A basic laboratory setup can be used to obtain an estimate of calories in food, or to compare two food items.
WITH YOUR CLASS
41.Use the diagram to learn about how scientists use technology to determine calories in a laboratory. Participate in a discussion about how this design is similar to the previous procedure but has been improved to increase accuracy.
WITH YOUR PARTNER
42.Look at Student Sheet 3.4.E: Analogy Map. Work together to identify components that are similar between the cellular respiration system and calorimeter system and complete the charts on the student sheet.
CHECK
Make sure you …
✓Use your science notebook as a resource.
Update the Model Tracker
WITH YOUR CLASS
43.Participate in a class discussion to add words to the Word Wall. Also add words to your personal glossary.
44.Return to your unit 3 Model Tracker. Start an entry for Lesson 3. Participate in a class discussion about the lesson question and the ideas we have figured out from the investigations during the lesson.
ON YOUR OWN
45.Independently complete the lesson Model Tracker entry.
a.What was the question we were trying to figure out in this lesson?
b.What were some of the things we figured out in connection to the lesson question?
c.If we were going to put some of these ideas in a model, how might we represent them?
SELF-ASSESS
Use the Model Tracker Self-Assessment and Feedback Tool to evaluate your model so far.
Reflect on other molecules in food
WITH YOUR CLASS
46.Examine the structures of the examples of fat and protein molecules. Do you think these molecules can also be used in cellular respiration?

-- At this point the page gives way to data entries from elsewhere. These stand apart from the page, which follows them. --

<file path="src/rtl/node_iter_succ.sv">
// node_iter_succ
// Successor node for the recursive-function tree. Computes RES = IN + CNT by
// applying the successor operation CNT times, one step per clock. This avoids
// a combinational adder chain. Wrap or saturate behaviour is chosen per
// operation, and overflow is reported through OVF.
//
// Ports:
//   CLK   - clock, all state changes on the rising edge
//   RST   - synchronous active-low reset
//   ST    - start request, an operation launches on its rising edge while idle
//   IN    - base operand (W bits), captured at launch
//   CNT   - number of successor steps (CNT_W bits), captured at launch
//   MODE  - 0 = wrap modulo 2^W, 1 = saturate at 2^W-1, captured at launch
//   RD    - ready: 1 = idle with RES/OVF valid, 0 = busy
//   RES   - result of the last completed operation
//   OVF   - overflow flag of the last completed operation
module node_iter_succ #(
  parameter int W     = 16,
  parameter int CNT_W = 8
) (
  input  logic             CLK,
  input  logic             RST,
  input  logic             ST,
  input  logic [W-1:0]     IN,
  input  logic [CNT_W-1:0] CNT,
  input  logic             MODE,
  output logic             RD,
  output logic [W-1:0]     RES,
  output logic             OVF
);

  typedef enum logic [0:0] {IDLE, RUN} state_t;

  localparam logic [W-1:0] MAXV = '1;

  state_t           state, state_nxt;
  logic             st_q;
  logic [W-1:0]     acc, acc_nxt;
  logic [CNT_W-1:0] rem, rem_nxt;
  logic             mode_q, mode_nxt;
  logic             ovf_int, ovf_int_nxt;
  logic             rd_nxt;
  logic [W-1:0]     res_nxt;
  logic             ovf_nxt;
  logic             st_rise;

  // Only a 0->1 transition of ST counts. A start held high across completion
  // must not relaunch.
  assign st_rise = ST & ~st_q;

  // Next-state and datapath decisions. In RUN, one successor step is taken
  // per cycle until the remaining count reaches zero. The following cycle
  // publishes the accumulator, which gives the CNT+1 busy cycles.
  always_comb begin
    state_nxt   = state;
    acc_nxt     = acc;
    rem_nxt     = rem;
    mode_nxt    = mode_q;
    ovf_int_nxt = ovf_int;
    rd_nxt      = RD;
    res_nxt     = RES;
    ovf_nxt     = OVF;
    case (state)
      IDLE: begin
        if (st_rise) begin
          acc_nxt     = IN;
          rem_nxt     = CNT;
          mode_nxt    = MODE;
          ovf_int_nxt = 1'b0;
          rd_nxt      = 1'b0;
          state_nxt   = RUN;
        end
      end
      RUN: begin
        if (rem == '0) begin
          res_nxt   = acc;
          ovf_nxt   = ovf_int;
          rd_nxt    = 1'b1;
          state_nxt = IDLE;
        end else begin
          rem_nxt = rem - 1'b1;
          if (acc == MAXV) begin
            // The overflow flag is sticky, so repeated wraps still report
            // one overflow. Saturate mode keeps the accumulator pinned.
            ovf_int_nxt = 1'b1;
            if (!mode_q)
              acc_nxt = '0;
          end else begin
            acc_nxt = acc + 1'b1;
          end
        end
      end
      default: state_nxt = IDLE;
    endcase
  end

  // State register. Reset aborts any running operation without publishing
  // a result. The start history tracks ST every cycle, including while busy.
  always_ff @(posedge CLK) begin
    if (!RST) begin
      state   <= IDLE;
      st_q    <= 1'b0;
      acc     <= '0;
      rem     <= '0;
      mode_q  <= 1'b0;
      ovf_int <= 1'b0;
      RD      <= 1'b1;
      RES     <= '0;
      OVF     <= 1'b0;
    end else begin
      state   <= state_nxt;
      st_q    <= ST;
      acc     <= acc_nxt;
      rem     <= rem_nxt;
      mode_q  <= mode_nxt;
      ovf_int <= ovf_int_nxt;
      RD      <= rd_nxt;
      RES     <= res_nxt;
      OVF     <= ovf_nxt;
    end
  end

endmodule

</file>
==> src/rtl/beta_inst_decoder.sv <==
// Beta instruction decoder: classifies opcodes, extracts fields, keeps per-class saturating counters.
// Latency: one cycle, from accept to registered output.
// Backpressure: in_ready = !out_valid || out_ready; the output holds while stalled.
module beta_inst_decoder (
  input  logic        CLK,
  input  logic        RESET,
  input  logic        in_valid,
  output logic        in_ready,
  input  logic [31:0] inst,
  output logic        out_valid,
  input  logic        out_ready,
  output logic [2:0]  out_class,
  output logic [5:0]  out_op,
  output logic [4:0]  out_ra,
  output logic [4:0]  out_rb,
  output logic [4:0]  out_rc,
  output logic [31:0] out_lit,
  output logic        out_uses_lit,
  output logic        out_writes_rc,
  input  logic [2:0]  cnt_sel,
  output logic [15:0] cnt_value,
  input  logic        cnt_clear
);

  localparam logic [2:0] C_REG     = 3'd0;
  localparam logic [2:0] C_LIT     = 3'd1;
  localparam logic [2:0] C_BRANCH  = 3'd2;
  localparam logic [2:0] C_LOAD    = 3'd3;
  localparam logic [2:0] C_STORE   = 3'd4;
  localparam logic [2:0] C_ILLEGAL = 3'd5;

  logic [5:0]  op;
  logic [2:0]  d_class;
  logic [4:0]  d_rb;
  logic [31:0] d_lit;
  logic        d_uses_lit;
  logic        d_writes_rc;
  logic        accept;

  assign op       = inst[31:26];
  assign in_ready = !out_valid || out_ready;
  assign accept   = in_valid && in_ready;

  // Operate groups occupy 0x20-0x2F / 0x30-0x3F, each with slot 7 unused.
  always_comb begin
    d_class = C_ILLEGAL;
    if (op[5:4] == 2'b10 && op[2:0] != 3'b111) begin
      d_class = C_REG;
    end else if (op[5:4] == 2'b11 && op[2:0] != 3'b111) begin
      d_class = C_LIT;
    end else begin
      case (op)
        6'h18, 6'h1F:        d_class = C_LOAD;
        6'h19:               d_class = C_STORE;
        6'h1B, 6'h1C, 6'h1D: d_class = C_BRANCH;
        default:             d_class = C_ILLEGAL;
      endcase
    end
  end

  always_comb begin
    d_rb        = (d_class == C_REG) ? inst[15:11] : 5'd0;
    d_uses_lit  = (d_class == C_LIT) || (d_class == C_BRANCH) ||
                  (d_class == C_LOAD) || (d_class == C_STORE);
    d_writes_rc = (d_class == C_REG) || (d_class == C_LIT) ||
                  (d_class == C_BRANCH) || (d_class == C_LOAD);
    d_lit       = d_uses_lit ? {{16{inst[15]}}, inst[15:0]} : 32'd0;
  end

  always_ff @(posedge CLK or posedge RESET) begin
    if (RESET) begin
      out_valid     <= 1'b0;
      out_class     <= 3'd0;
      out_op        <= 6'd0;
      out_ra        <= 5'd0;
      out_rb        <= 5'd0;
      out_rc        <= 5'd0;
      out_lit       <= 32'd0;
      out_uses_lit  <= 1'b0;
      out_writes_rc <= 1'b0;
    end else if (accept) begin
      out_valid     <= 1'b1;
      out_class     <= d_class;
      out_op        <= op;
      out_ra        <= inst[20:16];
      out_rb        <= d_rb;
      out_rc        <= inst[25:21];
      out_lit       <= d_lit;
      out_uses_lit  <= d_uses_lit;
      out_writes_rc <= d_writes_rc;
    end else if (out_ready) begin
      out_valid     <= 1'b0;
    end
  end

  // Index 6 is the total; clear acts before the same-cycle accept is counted.
  logic [15:0] cnt      [0:6];
  logic [15:0] cnt_base [0:6];
  logic        cnt_inc  [0:6];
  logic [15:0] cnt_nxt  [0:6];

  always_comb begin
    for (int i = 0; i < 7; i++) begin
      cnt_base[i] = cnt_clear ? 16'd0 : cnt[i];
      cnt_inc[i]  = accept && ((3'(i) == 3'd6) || (3'(i) == d_class)) &&
                    (cnt_base[i] != 16'hFFFF);
      cnt_nxt[i]  = cnt_base[i] + {15'd0, cnt_inc[i]};
    end
  end

  always_ff @(posedge CLK or posedge RESET) begin
    if (RESET) begin
      for (int i = 0; i < 7; i++) cnt[i] <= 16'd0;
    end else begin
      for (int i = 0; i < 7; i++) cnt[i] <= cnt_nxt[i];
    end
  end

  always_comb begin
    case (cnt_sel)
      3'd0:    cnt_value = cnt[0];
      3'd1:    cnt_value = cnt[1];
      3'd2:    cnt_value = cnt[2];
      3'd3:    cnt_value = cnt[3];
      3'd4:    cnt_value = cnt[4];
      3'd5:    cnt_value = cnt[5];
      3'd6:    cnt_value = cnt[6];
      default: cnt_value = 16'd0;
    endcase
  end

endmodule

47.Read the information provided in the table. Participate in a discussion about what you notice and wonder.
Molecule |
Energy use |
Storage and access |
---|---|---|
Carbohydrate |
Quick energy |
Excess glucose is stored as glycogen in your liver and muscles for access when energy is needed. |
Lipids (fats) |
Long-term energy |
Excess protein and sugars are converted into fats and stored in adipose tissue made of specialized cells for energy needs. |
Protein |
Used less often |
If glucose, glycogen, and fat are no longer available to your cells, muscle tissue can be broken down and the protein’s amino acids are used to build glucose for cells. |
The three types of macromolecules are used in different ways by the body.
TURN AND TALK
48.Discuss with a partner:
a.Why do you think glucose and fats are used by the body for cellular respiration before using proteins?
b.What are amino acids used for in the body?
WITH YOUR GROUP
49.Consider three conditions related to energy and nutrition. Explain which condition is least associated with protein being used as an energy source.
What should we do next?
WITH YOUR CLASS
50.Discuss what we have figured out about inputs, outputs, energy transfer, and energy use. Add any new questions to the Driving Question Board.
51.Consider how a variety of food choices might meet our requirements for nutrition and energy.